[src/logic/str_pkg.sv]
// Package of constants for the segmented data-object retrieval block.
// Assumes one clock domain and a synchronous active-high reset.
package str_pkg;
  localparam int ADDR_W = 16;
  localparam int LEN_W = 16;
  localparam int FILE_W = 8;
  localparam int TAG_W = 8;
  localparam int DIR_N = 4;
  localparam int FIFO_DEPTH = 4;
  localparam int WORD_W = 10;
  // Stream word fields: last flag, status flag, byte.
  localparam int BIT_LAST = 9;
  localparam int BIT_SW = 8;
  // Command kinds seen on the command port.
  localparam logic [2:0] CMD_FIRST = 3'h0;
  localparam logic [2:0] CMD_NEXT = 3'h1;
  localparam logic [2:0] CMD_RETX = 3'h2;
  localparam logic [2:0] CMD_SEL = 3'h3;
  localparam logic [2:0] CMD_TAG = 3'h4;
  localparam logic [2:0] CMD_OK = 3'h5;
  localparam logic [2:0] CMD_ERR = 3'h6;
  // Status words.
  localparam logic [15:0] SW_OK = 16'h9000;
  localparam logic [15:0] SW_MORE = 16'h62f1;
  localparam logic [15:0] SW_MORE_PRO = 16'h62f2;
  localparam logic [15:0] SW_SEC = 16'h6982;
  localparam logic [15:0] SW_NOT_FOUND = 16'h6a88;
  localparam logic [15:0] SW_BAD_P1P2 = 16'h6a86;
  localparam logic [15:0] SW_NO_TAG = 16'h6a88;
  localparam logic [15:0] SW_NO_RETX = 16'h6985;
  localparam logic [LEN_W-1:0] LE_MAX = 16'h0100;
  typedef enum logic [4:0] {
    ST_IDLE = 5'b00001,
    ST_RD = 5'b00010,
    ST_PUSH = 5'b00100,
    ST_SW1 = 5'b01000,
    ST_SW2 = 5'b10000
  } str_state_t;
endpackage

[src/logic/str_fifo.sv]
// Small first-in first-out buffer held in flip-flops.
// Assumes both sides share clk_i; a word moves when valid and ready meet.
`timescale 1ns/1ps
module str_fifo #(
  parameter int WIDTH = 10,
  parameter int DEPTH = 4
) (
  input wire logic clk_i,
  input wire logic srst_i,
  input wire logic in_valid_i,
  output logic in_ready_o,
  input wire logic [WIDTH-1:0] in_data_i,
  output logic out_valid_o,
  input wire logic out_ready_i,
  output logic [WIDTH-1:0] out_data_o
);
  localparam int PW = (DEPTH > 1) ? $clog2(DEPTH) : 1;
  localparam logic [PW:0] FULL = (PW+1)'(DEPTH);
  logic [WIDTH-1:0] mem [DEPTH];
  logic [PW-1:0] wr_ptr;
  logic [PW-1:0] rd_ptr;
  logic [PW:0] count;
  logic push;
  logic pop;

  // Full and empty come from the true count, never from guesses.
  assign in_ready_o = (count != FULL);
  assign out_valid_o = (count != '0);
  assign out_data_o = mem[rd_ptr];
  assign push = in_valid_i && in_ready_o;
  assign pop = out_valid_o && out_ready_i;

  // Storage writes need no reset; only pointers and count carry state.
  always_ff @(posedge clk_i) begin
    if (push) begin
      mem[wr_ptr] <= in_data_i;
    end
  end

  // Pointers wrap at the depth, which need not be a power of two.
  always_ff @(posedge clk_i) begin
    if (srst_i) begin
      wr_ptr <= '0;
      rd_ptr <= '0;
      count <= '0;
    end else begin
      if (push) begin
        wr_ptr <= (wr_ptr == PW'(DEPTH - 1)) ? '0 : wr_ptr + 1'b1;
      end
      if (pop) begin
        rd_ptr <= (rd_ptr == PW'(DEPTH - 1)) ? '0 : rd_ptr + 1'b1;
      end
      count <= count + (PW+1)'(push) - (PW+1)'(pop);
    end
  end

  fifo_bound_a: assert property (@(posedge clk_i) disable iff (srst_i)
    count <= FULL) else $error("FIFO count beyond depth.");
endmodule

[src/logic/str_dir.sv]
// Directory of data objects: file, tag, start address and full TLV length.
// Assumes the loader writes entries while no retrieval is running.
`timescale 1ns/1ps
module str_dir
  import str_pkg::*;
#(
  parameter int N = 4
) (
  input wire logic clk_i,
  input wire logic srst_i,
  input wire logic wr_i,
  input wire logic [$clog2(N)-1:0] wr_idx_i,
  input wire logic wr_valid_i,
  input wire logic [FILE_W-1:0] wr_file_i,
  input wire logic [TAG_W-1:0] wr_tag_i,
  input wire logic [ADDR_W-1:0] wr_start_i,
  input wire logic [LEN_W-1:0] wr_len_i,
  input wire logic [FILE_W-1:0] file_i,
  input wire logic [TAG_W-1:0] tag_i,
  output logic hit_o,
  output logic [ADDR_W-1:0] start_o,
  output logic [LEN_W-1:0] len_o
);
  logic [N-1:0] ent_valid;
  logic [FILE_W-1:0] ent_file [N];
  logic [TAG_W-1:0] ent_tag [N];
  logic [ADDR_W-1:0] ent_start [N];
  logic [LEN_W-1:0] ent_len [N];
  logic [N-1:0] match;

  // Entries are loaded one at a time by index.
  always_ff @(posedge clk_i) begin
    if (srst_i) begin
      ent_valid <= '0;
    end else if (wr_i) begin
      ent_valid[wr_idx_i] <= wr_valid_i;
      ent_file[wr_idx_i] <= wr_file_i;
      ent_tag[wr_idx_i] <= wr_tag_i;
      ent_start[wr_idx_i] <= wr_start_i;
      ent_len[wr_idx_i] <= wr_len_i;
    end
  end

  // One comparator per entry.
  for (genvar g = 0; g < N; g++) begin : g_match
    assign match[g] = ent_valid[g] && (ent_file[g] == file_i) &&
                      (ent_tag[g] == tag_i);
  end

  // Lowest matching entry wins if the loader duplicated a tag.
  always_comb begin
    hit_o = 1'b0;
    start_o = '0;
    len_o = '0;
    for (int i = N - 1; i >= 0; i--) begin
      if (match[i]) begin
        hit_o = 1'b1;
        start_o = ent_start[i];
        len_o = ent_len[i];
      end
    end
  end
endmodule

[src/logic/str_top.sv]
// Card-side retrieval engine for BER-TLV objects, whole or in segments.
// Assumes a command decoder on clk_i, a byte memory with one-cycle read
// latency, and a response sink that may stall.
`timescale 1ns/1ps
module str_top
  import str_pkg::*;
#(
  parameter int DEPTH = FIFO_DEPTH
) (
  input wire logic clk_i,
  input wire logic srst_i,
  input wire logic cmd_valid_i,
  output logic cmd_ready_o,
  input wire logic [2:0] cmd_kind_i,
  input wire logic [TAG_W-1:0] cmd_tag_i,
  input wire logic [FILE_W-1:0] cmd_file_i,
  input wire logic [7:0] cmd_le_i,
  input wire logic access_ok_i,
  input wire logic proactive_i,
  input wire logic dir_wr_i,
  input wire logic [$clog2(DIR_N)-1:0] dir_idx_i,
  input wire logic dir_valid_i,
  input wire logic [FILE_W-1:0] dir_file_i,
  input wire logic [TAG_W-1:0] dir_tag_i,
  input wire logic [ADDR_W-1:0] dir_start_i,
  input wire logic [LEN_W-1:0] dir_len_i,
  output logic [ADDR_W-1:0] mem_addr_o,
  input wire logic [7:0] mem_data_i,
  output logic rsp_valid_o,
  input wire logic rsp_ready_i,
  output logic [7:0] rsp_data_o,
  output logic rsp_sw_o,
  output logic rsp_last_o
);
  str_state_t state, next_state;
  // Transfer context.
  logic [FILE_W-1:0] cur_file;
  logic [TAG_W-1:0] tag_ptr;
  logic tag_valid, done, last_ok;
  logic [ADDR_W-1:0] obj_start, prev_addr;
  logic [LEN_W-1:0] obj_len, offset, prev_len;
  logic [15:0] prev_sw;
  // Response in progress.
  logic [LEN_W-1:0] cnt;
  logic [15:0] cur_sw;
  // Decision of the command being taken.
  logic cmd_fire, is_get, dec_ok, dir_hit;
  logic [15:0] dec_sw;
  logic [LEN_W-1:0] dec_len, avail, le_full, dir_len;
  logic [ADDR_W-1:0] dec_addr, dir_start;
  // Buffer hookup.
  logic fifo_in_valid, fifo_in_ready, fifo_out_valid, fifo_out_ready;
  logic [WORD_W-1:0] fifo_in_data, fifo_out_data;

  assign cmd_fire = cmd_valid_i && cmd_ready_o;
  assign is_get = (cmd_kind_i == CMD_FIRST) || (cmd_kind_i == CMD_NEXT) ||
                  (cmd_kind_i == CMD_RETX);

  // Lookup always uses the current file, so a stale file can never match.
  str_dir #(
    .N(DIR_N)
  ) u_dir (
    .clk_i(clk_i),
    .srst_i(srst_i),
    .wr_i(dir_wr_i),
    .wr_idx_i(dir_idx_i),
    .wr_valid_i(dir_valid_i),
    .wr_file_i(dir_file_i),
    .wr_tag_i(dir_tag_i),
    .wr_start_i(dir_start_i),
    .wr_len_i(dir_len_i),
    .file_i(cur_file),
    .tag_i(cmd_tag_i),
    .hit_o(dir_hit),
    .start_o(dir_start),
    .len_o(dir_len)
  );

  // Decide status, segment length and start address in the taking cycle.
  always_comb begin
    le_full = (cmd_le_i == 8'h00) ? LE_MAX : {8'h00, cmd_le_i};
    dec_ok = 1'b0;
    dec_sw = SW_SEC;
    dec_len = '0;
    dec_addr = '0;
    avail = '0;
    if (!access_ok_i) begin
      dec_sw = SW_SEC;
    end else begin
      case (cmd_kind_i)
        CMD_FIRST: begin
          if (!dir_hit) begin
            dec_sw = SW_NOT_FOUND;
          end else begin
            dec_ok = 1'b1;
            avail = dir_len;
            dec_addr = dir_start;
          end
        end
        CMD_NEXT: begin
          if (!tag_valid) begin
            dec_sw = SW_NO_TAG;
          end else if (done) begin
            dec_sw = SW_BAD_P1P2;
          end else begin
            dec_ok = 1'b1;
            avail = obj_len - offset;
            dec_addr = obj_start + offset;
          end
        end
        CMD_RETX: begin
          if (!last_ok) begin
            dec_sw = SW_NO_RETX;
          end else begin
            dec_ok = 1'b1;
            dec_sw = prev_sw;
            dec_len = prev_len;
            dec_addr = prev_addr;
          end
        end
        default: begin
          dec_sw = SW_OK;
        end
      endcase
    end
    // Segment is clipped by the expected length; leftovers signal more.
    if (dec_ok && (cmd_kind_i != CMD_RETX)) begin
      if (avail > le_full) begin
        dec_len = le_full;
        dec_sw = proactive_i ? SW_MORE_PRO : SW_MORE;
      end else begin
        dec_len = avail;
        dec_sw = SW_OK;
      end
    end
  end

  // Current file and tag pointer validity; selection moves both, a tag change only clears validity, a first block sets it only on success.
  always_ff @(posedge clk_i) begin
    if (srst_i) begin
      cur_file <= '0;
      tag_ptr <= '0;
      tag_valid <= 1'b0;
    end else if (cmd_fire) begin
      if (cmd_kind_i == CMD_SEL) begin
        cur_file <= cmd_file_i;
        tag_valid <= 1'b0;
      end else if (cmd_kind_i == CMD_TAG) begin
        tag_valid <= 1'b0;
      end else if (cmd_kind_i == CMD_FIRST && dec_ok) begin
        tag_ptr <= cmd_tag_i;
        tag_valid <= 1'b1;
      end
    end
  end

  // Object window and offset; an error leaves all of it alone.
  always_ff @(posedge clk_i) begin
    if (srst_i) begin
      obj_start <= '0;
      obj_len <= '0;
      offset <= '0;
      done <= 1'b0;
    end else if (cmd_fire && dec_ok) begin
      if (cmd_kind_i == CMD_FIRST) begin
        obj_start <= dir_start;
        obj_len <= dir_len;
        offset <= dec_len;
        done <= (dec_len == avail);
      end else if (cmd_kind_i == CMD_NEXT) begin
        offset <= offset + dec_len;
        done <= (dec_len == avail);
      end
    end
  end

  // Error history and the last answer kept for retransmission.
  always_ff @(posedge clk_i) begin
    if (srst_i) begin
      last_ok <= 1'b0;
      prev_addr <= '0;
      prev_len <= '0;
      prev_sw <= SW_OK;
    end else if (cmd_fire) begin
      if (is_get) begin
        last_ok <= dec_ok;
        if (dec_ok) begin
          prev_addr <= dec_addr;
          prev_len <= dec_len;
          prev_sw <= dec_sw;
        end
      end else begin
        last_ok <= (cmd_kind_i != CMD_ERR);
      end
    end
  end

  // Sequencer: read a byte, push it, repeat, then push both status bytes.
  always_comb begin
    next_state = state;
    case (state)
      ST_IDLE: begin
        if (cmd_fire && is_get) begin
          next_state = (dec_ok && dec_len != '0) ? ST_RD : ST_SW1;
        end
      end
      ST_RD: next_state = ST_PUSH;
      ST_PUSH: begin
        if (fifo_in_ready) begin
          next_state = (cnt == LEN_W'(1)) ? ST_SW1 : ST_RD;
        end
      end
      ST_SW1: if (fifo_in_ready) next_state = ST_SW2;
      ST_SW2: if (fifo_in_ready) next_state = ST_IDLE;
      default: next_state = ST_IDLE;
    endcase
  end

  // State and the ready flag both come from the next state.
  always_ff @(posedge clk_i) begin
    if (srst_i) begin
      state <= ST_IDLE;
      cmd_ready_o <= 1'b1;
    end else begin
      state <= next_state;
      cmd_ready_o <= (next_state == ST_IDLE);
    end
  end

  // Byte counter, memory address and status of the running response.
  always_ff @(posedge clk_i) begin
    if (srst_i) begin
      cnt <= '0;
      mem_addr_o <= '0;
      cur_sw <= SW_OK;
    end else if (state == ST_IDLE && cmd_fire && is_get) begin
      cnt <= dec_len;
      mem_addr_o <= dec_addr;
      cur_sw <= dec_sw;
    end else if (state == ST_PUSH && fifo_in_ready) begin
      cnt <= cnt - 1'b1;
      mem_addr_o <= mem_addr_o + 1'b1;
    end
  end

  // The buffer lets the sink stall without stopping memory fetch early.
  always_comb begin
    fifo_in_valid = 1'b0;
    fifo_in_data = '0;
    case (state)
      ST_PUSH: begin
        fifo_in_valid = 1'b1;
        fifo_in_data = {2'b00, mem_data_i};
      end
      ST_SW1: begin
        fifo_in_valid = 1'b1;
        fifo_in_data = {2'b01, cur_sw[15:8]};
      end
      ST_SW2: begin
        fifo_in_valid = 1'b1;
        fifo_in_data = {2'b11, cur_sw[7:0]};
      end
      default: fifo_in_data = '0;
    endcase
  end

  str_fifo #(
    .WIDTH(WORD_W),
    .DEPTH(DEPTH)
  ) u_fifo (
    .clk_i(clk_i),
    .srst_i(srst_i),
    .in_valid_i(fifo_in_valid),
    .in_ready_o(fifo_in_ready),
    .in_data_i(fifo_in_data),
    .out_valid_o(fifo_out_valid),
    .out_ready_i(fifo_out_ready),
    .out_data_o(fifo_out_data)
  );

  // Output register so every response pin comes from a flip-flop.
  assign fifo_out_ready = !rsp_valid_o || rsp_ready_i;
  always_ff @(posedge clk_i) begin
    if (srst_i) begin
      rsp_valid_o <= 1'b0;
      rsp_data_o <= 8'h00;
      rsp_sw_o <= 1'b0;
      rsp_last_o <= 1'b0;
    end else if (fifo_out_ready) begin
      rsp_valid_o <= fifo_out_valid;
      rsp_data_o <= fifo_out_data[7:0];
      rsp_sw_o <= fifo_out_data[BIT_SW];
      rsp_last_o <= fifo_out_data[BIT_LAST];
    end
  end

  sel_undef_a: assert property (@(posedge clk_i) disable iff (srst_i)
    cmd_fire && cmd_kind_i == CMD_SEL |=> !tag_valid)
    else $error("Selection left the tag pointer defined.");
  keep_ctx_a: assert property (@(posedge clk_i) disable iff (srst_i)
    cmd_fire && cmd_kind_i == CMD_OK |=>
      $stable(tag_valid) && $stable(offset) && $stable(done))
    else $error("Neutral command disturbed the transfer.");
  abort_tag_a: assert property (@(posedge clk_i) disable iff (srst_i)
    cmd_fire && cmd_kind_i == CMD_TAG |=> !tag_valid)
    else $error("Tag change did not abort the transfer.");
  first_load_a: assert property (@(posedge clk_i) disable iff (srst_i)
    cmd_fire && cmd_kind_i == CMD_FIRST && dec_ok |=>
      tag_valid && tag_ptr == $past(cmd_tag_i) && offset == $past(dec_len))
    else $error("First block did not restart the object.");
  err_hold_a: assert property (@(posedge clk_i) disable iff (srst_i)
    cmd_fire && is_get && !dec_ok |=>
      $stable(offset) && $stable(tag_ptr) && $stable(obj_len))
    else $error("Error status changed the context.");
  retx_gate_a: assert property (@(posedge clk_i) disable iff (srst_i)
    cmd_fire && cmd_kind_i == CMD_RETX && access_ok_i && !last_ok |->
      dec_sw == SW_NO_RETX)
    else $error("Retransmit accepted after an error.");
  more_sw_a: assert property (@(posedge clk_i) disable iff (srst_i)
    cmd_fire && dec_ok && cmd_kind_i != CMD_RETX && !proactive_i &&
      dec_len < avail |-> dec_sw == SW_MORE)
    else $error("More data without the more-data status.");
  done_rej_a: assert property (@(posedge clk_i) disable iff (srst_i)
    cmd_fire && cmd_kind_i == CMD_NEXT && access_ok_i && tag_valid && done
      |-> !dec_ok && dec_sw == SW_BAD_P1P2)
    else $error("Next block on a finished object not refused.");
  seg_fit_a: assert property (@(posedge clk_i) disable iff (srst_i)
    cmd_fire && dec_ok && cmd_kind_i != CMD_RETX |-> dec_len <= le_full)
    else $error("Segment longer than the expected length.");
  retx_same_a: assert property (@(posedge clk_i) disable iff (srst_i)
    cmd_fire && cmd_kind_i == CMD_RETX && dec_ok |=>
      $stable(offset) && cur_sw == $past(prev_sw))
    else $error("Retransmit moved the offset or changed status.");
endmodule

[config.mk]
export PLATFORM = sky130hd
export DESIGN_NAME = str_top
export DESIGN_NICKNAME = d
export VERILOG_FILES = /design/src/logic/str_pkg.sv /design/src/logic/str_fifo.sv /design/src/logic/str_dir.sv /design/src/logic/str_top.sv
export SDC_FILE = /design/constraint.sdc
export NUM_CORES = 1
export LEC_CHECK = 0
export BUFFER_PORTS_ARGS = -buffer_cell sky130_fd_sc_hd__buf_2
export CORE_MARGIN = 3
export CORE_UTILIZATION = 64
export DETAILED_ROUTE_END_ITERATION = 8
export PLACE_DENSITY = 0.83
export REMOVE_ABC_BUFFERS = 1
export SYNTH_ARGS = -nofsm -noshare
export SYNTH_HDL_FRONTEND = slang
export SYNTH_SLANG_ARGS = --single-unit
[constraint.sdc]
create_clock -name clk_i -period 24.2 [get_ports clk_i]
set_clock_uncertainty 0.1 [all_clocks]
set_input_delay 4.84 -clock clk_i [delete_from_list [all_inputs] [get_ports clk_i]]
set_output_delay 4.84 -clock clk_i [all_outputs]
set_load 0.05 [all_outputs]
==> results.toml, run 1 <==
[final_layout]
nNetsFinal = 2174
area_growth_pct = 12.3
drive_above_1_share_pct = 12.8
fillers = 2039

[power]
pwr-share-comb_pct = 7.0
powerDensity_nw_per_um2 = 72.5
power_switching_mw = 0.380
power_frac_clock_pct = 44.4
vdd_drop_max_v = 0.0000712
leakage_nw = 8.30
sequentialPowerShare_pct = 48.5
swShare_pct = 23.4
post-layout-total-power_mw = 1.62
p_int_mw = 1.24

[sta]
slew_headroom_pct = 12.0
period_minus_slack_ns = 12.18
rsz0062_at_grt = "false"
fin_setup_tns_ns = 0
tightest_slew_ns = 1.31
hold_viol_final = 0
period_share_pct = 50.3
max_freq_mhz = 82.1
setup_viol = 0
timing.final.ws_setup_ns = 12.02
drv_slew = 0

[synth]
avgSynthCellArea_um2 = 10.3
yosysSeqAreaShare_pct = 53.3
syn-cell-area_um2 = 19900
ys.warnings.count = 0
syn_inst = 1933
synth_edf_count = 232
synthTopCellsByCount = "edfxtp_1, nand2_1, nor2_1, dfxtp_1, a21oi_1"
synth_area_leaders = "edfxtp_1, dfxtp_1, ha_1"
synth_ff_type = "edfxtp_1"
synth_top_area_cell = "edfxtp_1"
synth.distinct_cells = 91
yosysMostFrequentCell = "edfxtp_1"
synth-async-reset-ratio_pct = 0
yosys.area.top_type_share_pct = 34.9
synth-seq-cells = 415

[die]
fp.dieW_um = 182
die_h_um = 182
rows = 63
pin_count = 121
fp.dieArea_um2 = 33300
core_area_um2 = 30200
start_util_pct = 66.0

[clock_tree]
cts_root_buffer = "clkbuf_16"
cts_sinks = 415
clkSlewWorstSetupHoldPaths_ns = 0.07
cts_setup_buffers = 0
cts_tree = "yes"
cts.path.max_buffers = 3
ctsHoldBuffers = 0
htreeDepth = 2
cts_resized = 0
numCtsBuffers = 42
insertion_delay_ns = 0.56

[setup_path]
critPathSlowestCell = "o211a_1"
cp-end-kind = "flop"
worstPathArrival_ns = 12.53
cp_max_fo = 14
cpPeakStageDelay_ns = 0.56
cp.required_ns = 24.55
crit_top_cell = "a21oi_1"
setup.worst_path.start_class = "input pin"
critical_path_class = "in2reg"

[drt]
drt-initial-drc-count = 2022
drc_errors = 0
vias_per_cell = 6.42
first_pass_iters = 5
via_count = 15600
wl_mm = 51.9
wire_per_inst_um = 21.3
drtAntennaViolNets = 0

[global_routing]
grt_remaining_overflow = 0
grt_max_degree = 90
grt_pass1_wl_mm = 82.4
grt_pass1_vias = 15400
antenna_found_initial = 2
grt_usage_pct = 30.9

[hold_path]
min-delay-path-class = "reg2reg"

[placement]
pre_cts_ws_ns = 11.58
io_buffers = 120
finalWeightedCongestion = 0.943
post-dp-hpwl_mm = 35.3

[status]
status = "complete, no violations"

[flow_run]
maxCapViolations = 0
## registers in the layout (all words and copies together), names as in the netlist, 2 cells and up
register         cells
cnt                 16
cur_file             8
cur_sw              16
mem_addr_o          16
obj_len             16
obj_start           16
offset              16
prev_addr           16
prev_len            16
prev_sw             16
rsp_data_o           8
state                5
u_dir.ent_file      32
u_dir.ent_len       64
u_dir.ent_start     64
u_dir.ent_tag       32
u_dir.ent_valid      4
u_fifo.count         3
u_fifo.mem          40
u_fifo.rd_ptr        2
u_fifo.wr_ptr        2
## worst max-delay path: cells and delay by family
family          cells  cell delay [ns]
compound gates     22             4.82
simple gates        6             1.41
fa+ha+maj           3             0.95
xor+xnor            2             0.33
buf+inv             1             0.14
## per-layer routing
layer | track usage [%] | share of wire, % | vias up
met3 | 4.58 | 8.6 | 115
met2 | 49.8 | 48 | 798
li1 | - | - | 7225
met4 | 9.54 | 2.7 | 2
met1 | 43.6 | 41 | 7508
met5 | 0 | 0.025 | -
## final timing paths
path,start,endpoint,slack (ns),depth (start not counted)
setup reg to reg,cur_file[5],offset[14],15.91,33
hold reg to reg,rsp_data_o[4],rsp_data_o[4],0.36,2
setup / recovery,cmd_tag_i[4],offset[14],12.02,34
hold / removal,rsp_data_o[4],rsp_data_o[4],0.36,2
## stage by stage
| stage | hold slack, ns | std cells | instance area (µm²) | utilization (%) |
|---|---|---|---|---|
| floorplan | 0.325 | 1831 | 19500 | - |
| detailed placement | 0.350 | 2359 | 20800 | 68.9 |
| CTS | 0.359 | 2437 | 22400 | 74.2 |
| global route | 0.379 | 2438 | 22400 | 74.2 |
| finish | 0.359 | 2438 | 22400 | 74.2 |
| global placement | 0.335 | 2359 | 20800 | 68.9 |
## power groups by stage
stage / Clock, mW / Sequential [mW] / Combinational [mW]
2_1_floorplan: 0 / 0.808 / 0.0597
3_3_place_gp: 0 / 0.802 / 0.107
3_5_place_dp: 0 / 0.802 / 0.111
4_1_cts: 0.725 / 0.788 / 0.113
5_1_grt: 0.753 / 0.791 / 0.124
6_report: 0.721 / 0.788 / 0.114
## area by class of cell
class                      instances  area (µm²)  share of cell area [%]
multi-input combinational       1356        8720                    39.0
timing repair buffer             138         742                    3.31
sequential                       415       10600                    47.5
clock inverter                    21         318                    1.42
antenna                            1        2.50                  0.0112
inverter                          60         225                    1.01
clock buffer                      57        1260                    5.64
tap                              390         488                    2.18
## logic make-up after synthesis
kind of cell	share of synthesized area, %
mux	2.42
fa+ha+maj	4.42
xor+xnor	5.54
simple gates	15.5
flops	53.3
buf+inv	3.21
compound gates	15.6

Required action: Please copy, word for word, every line from the first line of the records through the line containing "localparam int TAG_W = 8;", with both of those lines included and nothing else.

Problem solution:
[src/logic/str_pkg.sv]
// Package of constants for the segmented data-object retrieval block.
// Assumes one clock domain and a synchronous active-high reset.
package str_pkg;
  localparam int ADDR_W = 16;
  localparam int LEN_W = 16;
  localparam int FILE_W = 8;
  localparam int TAG_W = 8;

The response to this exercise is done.